Until the very last years of his life he busied himself at odd jobs about the house. Sometimes it would be a session with the grandfather clock, sometimes it would be chopping wood. He had the willow brought up from the ranch in long pieces, which he cut and stacked under the house. He raised chickens and at first cared for a horse and cow. Later we kept two horses, dispensed with the cow, and had a man for the livestock and garden and to drive us about town. We did not have a dog regularly but always cats, classical cats. Æneas was very long-legged and Dido lived with us a long time. I think it was she who went every evening with father for his after dinner walk and cigar.

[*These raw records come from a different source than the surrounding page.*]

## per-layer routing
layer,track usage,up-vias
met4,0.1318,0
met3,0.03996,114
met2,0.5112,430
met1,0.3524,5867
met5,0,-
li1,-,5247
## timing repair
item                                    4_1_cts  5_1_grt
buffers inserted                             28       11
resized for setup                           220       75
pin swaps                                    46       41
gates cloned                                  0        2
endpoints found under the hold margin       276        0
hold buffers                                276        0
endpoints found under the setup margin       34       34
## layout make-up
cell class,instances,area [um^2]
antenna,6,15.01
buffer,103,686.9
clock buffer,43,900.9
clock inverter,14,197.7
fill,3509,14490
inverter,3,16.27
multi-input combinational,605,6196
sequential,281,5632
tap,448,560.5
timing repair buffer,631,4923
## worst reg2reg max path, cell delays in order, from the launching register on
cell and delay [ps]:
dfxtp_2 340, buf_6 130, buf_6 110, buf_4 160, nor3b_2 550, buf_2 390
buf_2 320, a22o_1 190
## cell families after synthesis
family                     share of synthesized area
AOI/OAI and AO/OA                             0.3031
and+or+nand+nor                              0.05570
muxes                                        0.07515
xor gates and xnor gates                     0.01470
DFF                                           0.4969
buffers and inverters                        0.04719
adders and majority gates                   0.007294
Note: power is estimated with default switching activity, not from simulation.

One Thanksgiving time the wagon from the ranch came, bringing us a couple of barrels of apples, a load of wood and a fine turkey for the feast day. Imagine our dismay, one afternoon, to see it mount up on its wings and soar majestically from our hill top back-yard down to the corner of First and Broadway below. He escaped us but, I presume, to some one else he came as a direct answer to prayer.

Father was always interested in flowers and was very successful in making them grow. Usually there was a box of slips out in the back yard. Often he would bring in a rich red Ragged Robin bud, dew-wet, to lay by mother’s napkin for breakfast. For himself he put a sprig of lemon-verbena in his button-hole. For some reason, he excepted orange colored flowers from his favor. He made mock of the gay little runners by twisting their name into “nasty-urchins.”

The windows of my room, directly over the parlor, were covered with a large, climbing “Baltimore Belle,” an old-fashioned small cluster rose that I never see now-a-days. From my side window I looked out on a long row of blue-blossomed agapanthus, interspersed with pink belladonnas, flowers that in summer repeated the blue of the mountains touched at sunset with pink lights.

Every night when ready for bed, I opened the inside blinds and looked at the mountains and up to the stars and enlarged my heart, for what can give one the sense of awe and beauty that the night sky does?

The location of our home on the brow of a hill was chosen because of the view and the sense of air and space. Below us was the little city, the few business blocks, the homes set in gardens on tree shaded streets, the whole surrounded by orchards and vineyards. On clear days we could see the mountains far in the east and the ocean at San Pedro, with Santa Catalina beyond.

One very rainy winter, possibly ’86, we watched the flood waters from the river creep up Aliso Street and into Alameda: we saw bridges go out and small houses float down stream. Then it was that Martin Aguierre, a young policeman, won the admiration of everyone when he rode his black horse into the torrent and rescued flood victims from floating houses and debris in mid-stream. One of the girls in my room at school lost all her clothing except what she wore, and we had a “drive” for our local flood-sufferer.

This was a very different river in summer. I once saw a woman whose nerves had been wracked by dangerous winter fordings when the water swirled about the body of the buggy, get out of her carriage, letting it ford the Los Angeles river while she stepped easily across the entire stream. She had a complex, but she didn’t know that name for her fear!

Beyond the river and up the hill on the other side stood, stark and lonely, the “Poor House,” the first unit of the present County Hospital. Many a time when the skies forbore to rain I had it pointed out to me as my probable ultimate destination; for, after the bad middle years of the seventies when to a general financial depression was added a pestilence that killed off all the lambs, and to that was added a disastrous investment in mines, the firm of Flint, Bixby & Co. was sadly shaken, and it was of great moment whether or not sufficient moisture should come to provide grass and grain for the stock. So, if the sun shone too constantly and the year wore on to Christmas without a storm the ominous words, “a dry year,” were heard and the bare building across the river loomed menacingly. But it always rained in time to save us!

Rain and overflowing rivers connote mud. Walkers on the cement sidewalks beside our paved streets little realize what wonderful mud was lost when Progress covered our adobe. With its first wetting it became very slippery on top of a hard base, but as more water fell and it was kneaded by feet and wheels, it became first like well-chewed gum and then a black porridge. I have seen signs that warned against drowning in the bog in the business center of town. An inverted pair of boots sticking out of a pile of mud in front of the old Court House once suggested that a citizen had gone in head first and disappeared.